• Problem to solve: Each line of the data that mentions the string "back" needs to be identified and copied.

• Excerpted data:
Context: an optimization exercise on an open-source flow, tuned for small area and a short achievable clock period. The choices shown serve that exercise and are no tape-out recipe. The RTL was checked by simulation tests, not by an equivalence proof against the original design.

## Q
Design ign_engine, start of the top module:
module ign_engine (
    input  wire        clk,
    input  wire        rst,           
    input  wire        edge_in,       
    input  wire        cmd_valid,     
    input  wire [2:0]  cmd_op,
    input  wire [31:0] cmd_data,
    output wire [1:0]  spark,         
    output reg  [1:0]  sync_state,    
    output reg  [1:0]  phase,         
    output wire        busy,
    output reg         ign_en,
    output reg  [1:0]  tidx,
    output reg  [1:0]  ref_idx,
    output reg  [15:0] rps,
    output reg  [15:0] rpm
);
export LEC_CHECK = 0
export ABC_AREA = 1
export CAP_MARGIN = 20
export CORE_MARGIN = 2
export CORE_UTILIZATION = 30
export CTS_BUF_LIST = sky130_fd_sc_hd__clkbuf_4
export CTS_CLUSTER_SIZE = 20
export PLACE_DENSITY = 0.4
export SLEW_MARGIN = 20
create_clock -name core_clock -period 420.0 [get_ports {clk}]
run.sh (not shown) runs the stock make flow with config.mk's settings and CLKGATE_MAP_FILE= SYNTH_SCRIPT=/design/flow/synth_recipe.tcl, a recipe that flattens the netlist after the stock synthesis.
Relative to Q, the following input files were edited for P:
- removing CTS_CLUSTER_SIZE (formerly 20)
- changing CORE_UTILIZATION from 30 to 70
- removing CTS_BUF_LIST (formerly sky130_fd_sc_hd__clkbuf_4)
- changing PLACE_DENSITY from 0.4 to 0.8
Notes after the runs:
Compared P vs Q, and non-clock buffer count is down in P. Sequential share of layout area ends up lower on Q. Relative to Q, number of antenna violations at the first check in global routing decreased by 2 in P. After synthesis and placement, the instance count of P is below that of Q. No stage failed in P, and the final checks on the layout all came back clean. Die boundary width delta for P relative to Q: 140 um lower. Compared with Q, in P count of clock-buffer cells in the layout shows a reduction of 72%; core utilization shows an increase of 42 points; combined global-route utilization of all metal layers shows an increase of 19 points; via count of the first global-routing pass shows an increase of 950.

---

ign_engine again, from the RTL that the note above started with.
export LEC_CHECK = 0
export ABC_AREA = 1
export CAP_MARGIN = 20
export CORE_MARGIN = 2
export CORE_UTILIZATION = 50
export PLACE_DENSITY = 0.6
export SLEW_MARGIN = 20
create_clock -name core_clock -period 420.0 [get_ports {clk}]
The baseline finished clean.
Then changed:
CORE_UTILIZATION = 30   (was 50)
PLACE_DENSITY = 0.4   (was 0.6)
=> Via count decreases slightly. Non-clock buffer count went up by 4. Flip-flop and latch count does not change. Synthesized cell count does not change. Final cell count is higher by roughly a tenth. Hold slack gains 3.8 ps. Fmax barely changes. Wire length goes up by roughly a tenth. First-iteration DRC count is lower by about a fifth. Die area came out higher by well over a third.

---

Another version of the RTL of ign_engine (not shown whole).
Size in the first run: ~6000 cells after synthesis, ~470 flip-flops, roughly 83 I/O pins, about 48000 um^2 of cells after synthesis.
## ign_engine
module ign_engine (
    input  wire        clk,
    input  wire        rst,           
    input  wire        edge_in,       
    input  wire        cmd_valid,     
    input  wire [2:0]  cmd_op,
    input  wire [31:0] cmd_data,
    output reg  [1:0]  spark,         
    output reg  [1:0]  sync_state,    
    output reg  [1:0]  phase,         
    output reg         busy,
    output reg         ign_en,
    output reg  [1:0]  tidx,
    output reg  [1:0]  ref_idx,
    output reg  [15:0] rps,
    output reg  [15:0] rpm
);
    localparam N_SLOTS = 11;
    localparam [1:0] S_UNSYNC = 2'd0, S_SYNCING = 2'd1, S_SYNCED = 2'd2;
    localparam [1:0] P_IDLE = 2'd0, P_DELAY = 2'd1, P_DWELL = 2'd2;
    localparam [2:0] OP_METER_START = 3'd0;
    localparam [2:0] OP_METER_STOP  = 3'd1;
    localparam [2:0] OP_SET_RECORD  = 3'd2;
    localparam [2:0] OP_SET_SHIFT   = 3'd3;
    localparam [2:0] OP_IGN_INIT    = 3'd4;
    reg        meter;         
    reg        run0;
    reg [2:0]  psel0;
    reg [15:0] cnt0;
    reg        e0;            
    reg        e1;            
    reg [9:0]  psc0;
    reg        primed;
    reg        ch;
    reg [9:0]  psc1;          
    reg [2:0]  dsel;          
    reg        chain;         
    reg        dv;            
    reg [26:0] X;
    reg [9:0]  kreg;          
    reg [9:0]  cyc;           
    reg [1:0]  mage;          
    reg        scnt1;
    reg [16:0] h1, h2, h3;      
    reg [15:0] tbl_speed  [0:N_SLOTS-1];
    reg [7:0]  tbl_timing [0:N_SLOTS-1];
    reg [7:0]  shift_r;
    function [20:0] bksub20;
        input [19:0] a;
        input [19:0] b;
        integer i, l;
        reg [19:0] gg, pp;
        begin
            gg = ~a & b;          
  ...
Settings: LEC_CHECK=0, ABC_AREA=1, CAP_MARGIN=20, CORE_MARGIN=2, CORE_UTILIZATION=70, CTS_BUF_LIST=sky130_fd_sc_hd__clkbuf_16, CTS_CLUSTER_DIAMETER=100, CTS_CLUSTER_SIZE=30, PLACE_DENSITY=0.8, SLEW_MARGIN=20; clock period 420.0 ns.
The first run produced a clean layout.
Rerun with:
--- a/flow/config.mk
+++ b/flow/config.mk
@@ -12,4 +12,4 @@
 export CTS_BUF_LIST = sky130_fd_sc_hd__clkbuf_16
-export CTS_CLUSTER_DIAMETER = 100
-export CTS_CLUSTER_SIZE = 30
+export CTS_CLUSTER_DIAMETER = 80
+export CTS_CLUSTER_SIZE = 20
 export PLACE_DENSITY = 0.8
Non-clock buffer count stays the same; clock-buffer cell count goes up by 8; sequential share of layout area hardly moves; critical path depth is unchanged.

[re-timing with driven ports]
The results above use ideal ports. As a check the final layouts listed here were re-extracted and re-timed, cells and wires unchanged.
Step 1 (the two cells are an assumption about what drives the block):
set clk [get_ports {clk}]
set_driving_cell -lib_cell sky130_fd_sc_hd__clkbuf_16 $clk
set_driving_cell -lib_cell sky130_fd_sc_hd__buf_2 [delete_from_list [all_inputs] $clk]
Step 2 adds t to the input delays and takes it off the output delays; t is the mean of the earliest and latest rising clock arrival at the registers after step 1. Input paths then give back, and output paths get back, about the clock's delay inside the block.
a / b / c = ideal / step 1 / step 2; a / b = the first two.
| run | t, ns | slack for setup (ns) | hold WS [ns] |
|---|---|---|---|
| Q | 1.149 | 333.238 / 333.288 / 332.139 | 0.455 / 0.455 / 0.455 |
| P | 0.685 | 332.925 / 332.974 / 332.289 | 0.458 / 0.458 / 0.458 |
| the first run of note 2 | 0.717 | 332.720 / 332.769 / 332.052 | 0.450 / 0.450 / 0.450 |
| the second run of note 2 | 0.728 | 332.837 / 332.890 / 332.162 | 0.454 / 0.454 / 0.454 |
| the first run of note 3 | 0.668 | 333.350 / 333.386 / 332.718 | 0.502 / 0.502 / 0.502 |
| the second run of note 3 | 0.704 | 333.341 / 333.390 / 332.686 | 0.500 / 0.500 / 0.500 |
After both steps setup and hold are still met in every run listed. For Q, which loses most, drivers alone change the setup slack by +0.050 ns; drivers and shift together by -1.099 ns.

• Your response:
Compared P vs Q, and non-clock buffer count is down in P. Sequential share of layout area ends up lower on Q. Relative to Q, number of antenna violations at the first check in global routing decreased by 2 in P. After synthesis and placement, the instance count of P is below that of Q. No stage failed in P, and the final checks on the layout all came back clean. Die boundary width delta for P relative to Q: 140 um lower. Compared with Q, in P count of clock-buffer cells in the layout shows a reduction of 72%; core utilization shows an increase of 42 points; combined global-route utilization of all metal layers shows an increase of 19 points; via count of the first global-routing pass shows an increase of 950.
Step 2 adds t to the input delays and takes it off the output delays; t is the mean of the earliest and latest rising clock arrival at the registers after step 1. Input paths then give back, and output paths get back, about the clock's delay inside the block.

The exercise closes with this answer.